SUPPLIED INFORMATION below:
<file path="./run.sh">
#!/bin/bash
# OpenROAD 26Q1-2900-gdf79404cd8, Yosys 0.63+post, stock flow scripts
make -C /OpenROAD-flow-scripts/flow DESIGN_CONFIG=/design/flow/config.mk WORK_HOME=/design/flow/orfs finish
</file>
<file path="./config.mk">
export PLATFORM = sky130hd
export DESIGN_NAME = FUNCTW
export DESIGN_NICKNAME = FUNCTW
export VERILOG_FILES = /design/flow/design.v
export SDC_FILE = /design/flow/constraint.sdc
export NUM_CORES = 4
export LEC_CHECK = 1
export CORE_AREA = 10 10 70 70
export DIE_AREA = 0 0 80 80
</file>
<file path="./constraint.sdc">
current_design FUNCTW

set clk_period 1.8
set clk_io_pct 0.2

create_clock -name clk0 -period $clk_period

set non_clock_inputs [all_inputs -no_clocks]
set_input_delay [expr $clk_period * $clk_io_pct] -clock clk0 $non_clock_inputs
set_output_delay [expr $clk_period * $clk_io_pct] -clock clk0 [all_outputs]
</file>
<file path="./design.v">
module FUNCTW (
	I,
	RATE,
	WI
       );
input[4:0]
	I;	 
input[1:0]
	RATE;	 
output [11:0]
	WI;	 
reg[11:0]
	WI;	 
reg[4:0]
	IM;	 
always @(RATE or I)
begin
case (RATE)
 3:begin					 
	IM = I[1] ?(3-I)&1:I&1;		 
	case (IM)				 
	 1: WI=439;				 
	 default: WI=4074;			 
	endcase					 
 end
 2:begin					 
	IM = I[2] ?(7-I)&3:I&3;		 
	case (IM)				 
	 3: WI=582;				 
	 2: WI=137;				 
	 1: WI=30;				 
	 default: WI=4092;			 
	endcase					 
 end
 1:begin					 
	IM = I[3] ?(15-I)&7:I&7;		 
	case (IM)				 
	 7: WI=1122;				 
	 6: WI=355;				 
	 5: WI=198;				 
	 4: WI=112;				 
	 3: WI=64;				 
	 2: WI=41;				 
	 1: WI=18;				 
	 default: WI=4084;			 
	endcase					 
 end
 default:begin					 
	IM = I[4] ?(31-I)&15:I&15;	 
	case (IM)				 
	 15: WI=696;				 
	 14: WI=529;				 
	 13: WI=440;				 
	 12: WI=358;				 
	 11: WI=280;				 
	 10: WI=219;				 
	 9: WI=179;				 
	 8: WI=141;				 
	 7: WI=100;				 
	 6: WI=58;				 
	 5: WI=41;				 
	 4: WI=40;				 
	 3: WI=39;				 
	 2: WI=24;				 
	 default: WI=14;			 
	endcase					 
 end
endcase
end
endmodule  
</file>
==> run summary <==
This memo summarizes the results of the implementation run.

Global route
The global-route total usage across every layer is 15.2%. The fraction of met3 tracks used by global routing is 1.59%. The global route stage reports its total congestion overflow as 0. Entering global routing, the biggest net connects 20 pins. The routing usage on met1 is 20.7%.

On met2, the global router reports a usage of 25.8%. The layer with the highest usage is met2. The number of global-route vias before repair came to 1609. The first-pass GRT wire length is 8160 um. The number of antenna violations at the first check in global routing came to 0.

Routing
The average vias per placed instance is 5.84. Dividing the detail-routed wire length by the instance count gives 19.0 um. For this block, the via count after detailed routing is 1663. The first detailed-routing pass ran for 4 iterations. The aggregate routed wire length is 5420 um.

Per the log, the first TritonRoute iteration ended with a DRC count of 166. The routed design ends up with an antenna cell count of 0. The post-detailed-route count of antenna-violating nets is 0. The number of remaining DRC errors is 0.

Synthesis
The biggest area consumer among synthesized cells is sky130_fd_sc_hd__ha_1. The area share of the largest cell type after synthesis is 11.8%. The instance count of the mapped netlist is 159. The commonest cells after synthesis are sky130_fd_sc_hd__a21oi_1, sky130_fd_sc_hd__inv_1, sky130_fd_sc_hd__buf_2, sky130_fd_sc_hd__ha_1, sky130_fd_sc_hd__o21ai_0. The yosys cell count is 159. The dominant cell by count in the synthesized netlist is sky130_fd_sc_hd__a21oi_1. Sorting the synthesized cells by area gives the leading types as sky130_fd_sc_hd__ha_1, sky130_fd_sc_hd__a21oi_1, sky130_fd_sc_hd__xnor2_1, sky130_fd_sc_hd__buf_2, sky130_fd_sc_hd__o21ai_0. The sequential cell area fraction in the yosys report is 0%. The synthesized netlist occupies a cell area of 0.00106 mm^2. The chip area estimate from yosys synthesis is 0.00106 mm^2. In this run, distinct cell masters in the synthesized netlist total 49. The average size of a mapped cell is 6.69 um^2. Counting the warning lines in the Yosys log gives 1.

Power and ir drop
In this run the power density over the cells is 319 mW/mm^2. The highest supply drop recorded on VDD is 0.211 mV. The standby leakage power is 0.00101 uW.

STA
The period utilization is 134%. The count of endpoints failing hold in the final timing report is 0. The worst pin sits at a relative slew slack of 70.8%. The count of final max-slew check failures is 0.

The post-route minimum period is 2.41 ns. The highest clock rate is 416 MHz. Once routing completed, OpenROAD measured the worst setup slack at -0.605 ns. Setup repair after global routing could not meet its margin everywhere. The tightest hold path in the finished design has a slack of 1.25 ns. The setup-violating endpoint count in the final report is 11.

The slew at the pin closest to its max-slew limit is 0.435 ns. Setup total negative slack on the finished layout was measured at -4.81 ns.

Setup path
The timing report shows the most common cell along the critical path to be sky130_fd_sc_hd__buf_6. The report shows a maximum critical-path fanout of 3. Among all stages on the critical path, the largest delay is contributed by sky130_fd_sc_hd__a2111oi_4. The setup path with the least slack is of type primary input to output port. On the worst path, the slowest cell contributes a delay of 0.42 ns.

The family with the most delay on the worst path is AND-OR/OR-AND gates. In this run the critical path is formed by buf_6 -> buf_6 -> xor2_4 -> buf_6 -> ha_4 -> buf_4 -> nand3b_1 -> o311ai_4 -> a2111oi_4 -> a311oi_2 -> buf_2. The endpoint type of the worst setup path is an output port.

The critical path launch point type is a primary input. The OpenROAD report gives the critical path a data arrival time of 2.05 ns. The required time at the worst endpoint is listed as 1.44 ns. The critical path contains buffers and inverters numbering 5 combined.

Finish
The number of filler cells placed in the layout is 202. The final layout contains a sequential cell count of 0. The area growth from synthesis to final layout is 125%. The finished layout reports a core utilization of 70.1%.

Per the layout report, the design carries 0 clock buffers. The footprint of the multi-input gates is 0.00136 mm^2. The total area of sequential cells is 0 um^2.

The post-route netlist has 64.0% of its cells at a drive strength greater than 1.

Min path
The most critical min-delay path falls under primary input to output port.

Die
The floorplan report gives the top-level pin count as 19. The die is 80 um tall. The die area is 0.00640 mm^2. The horizontal die dimension reported for this design is 80 um. Once the floorplan was initialized, standard cells occupied 31.1% of the core. The standard-cell row count is 21. The region available for standard cell placement spans 0.00342 mm^2.

Placed design
The wire-length estimate of the detail-placed layout is 2890 um. The final weighted congestion recorded by global placement is 0.954. The total of buffers placed on input and output ports is 19.

The post-placement setup slack is -1.38 ns.

Status
The final reports fail on negative setup slack. The run finished, with violations left.

Job
Across all stage logs, warnings added up to 43. The max capacitance violation total is 0.

Clocking
Buffers inserted to repair hold after CTS numbered 0.
what timing repair did:
action                     CTS  global route
resized                    139            30
hold endpoints to repair     0             0
setup endpoints to repair   12            12
pin swaps                   35            16
gates cloned                 2             0
setup buffers               23             3
report_power, final:
part / switching, uW / internal (uW)
sequential: 0 / 0
clock: 0 / 0
combinational: 355 / 409
total: 355 / 409
cell usage in the layout, fill, tap and decap left out, drive strengths merged, types with 2 or more instances in the layout:
| cell | instances |
|---|---|
| nand2b | 4 |
| xor2 | 5 |
| buf | 91 |
| o22ai | 3 |
| dlygate4sd2 | 3 |
| nor3 | 7 |
| a21oi | 14 |
| o21ai | 10 |
| or3 | 2 |
| o31ai | 2 |
| or2 | 3 |
| nor3b | 3 |
| mux2i | 3 |
| nor2 | 8 |
| clkbuf | 2 |
| a221oi | 4 |
| nand3 | 3 |
| xnor2 | 6 |
| a22oi | 3 |
| a211oi | 3 |
| nor2b | 4 |
| o211ai | 4 |
| inv | 11 |
| ha | 10 |
| a311oi | 5 |
| o311ai | 2 |
| nand2 | 5 |
per-stage QoR:
stage,cell area (um^2),instances,total power [uW]
floorplan,1200,159,281
finish,2390,285,764
global placement,1720,260,508
detailed placement,1720,260,512
CTS,2250,282,662
global route,2390,285,810
final timing paths:
check	startpoint	to	slack, ns	cells past startpoint
worst min-delay path	RATE[0]	WI[5]	1.25	3
worst max-delay path	I[4]	WI[5]	-0.61	11
routing by layer:
metal / up-vias / wire [um]
li1: 757 / -
met1: 829 / 2460
met2: 69 / 2470
met3: 8 / 425
met4: 0 / 72
met5: - / 0
cell type report:
type,instances,share of cell area (%)
multi-input combinational,131,56.7
timing repair buffer,97,39.0
tap,46,2.40
inverter,11,1.83
cell families after synthesis:
kind of cell               share of synthesized area (%)
and+or+nand+nor                                     22.4
adders and majority gates                           12.7
muxes                                               3.88
buffers and inverters                               12.5
xor gates and xnor gates                            9.06
AOI/OAI and AO/OA                                   39.5
Power figures rest on the tool's default switching activity, not on a simulated workload.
End of SUPPLIED INFORMATION.
** WHAT YOU NEED TO DO **
Quote the listing above, but only from the line that shows "output [11:0]" through the line that shows "The global-route total".

** TASK RESULT **
output [11:0]
	WI;	 
reg[11:0]
	WI;	 
reg[4:0]
	IM;	 
always @(RATE or I)
begin
case (RATE)
 3:begin					 
	IM = I[1] ?(3-I)&1:I&1;		 
	case (IM)				 
	 1: WI=439;				 
	 default: WI=4074;			 
	endcase					 
 end
 2:begin					 
	IM = I[2] ?(7-I)&3:I&3;		 
	case (IM)				 
	 3: WI=582;				 
	 2: WI=137;				 
	 1: WI=30;				 
	 default: WI=4092;			 
	endcase					 
 end
 1:begin					 
	IM = I[3] ?(15-I)&7:I&7;		 
	case (IM)				 
	 7: WI=1122;				 
	 6: WI=355;				 
	 5: WI=198;				 
	 4: WI=112;				 
	 3: WI=64;				 
	 2: WI=41;				 
	 1: WI=18;				 
	 default: WI=4084;			 
	endcase					 
 end
 default:begin					 
	IM = I[4] ?(31-I)&15:I&15;	 
	case (IM)				 
	 15: WI=696;				 
	 14: WI=529;				 
	 13: WI=440;				 
	 12: WI=358;				 
	 11: WI=280;				 
	 10: WI=219;				 
	 9: WI=179;				 
	 8: WI=141;				 
	 7: WI=100;				 
	 6: WI=58;				 
	 5: WI=41;				 
	 4: WI=40;				 
	 3: WI=39;				 
	 2: WI=24;				 
	 default: WI=14;			 
	endcase					 
 end
endcase
end
endmodule  
</file>
==> run summary <==
This memo summarizes the results of the implementation run.

Global route
The global-route total usage across every layer is 15.2%. The fraction of met3 tracks used by global routing is 1.59%. The global route stage reports its total congestion overflow as 0. Entering global routing, the biggest net connects 20 pins. The routing usage on met1 is 20.7%.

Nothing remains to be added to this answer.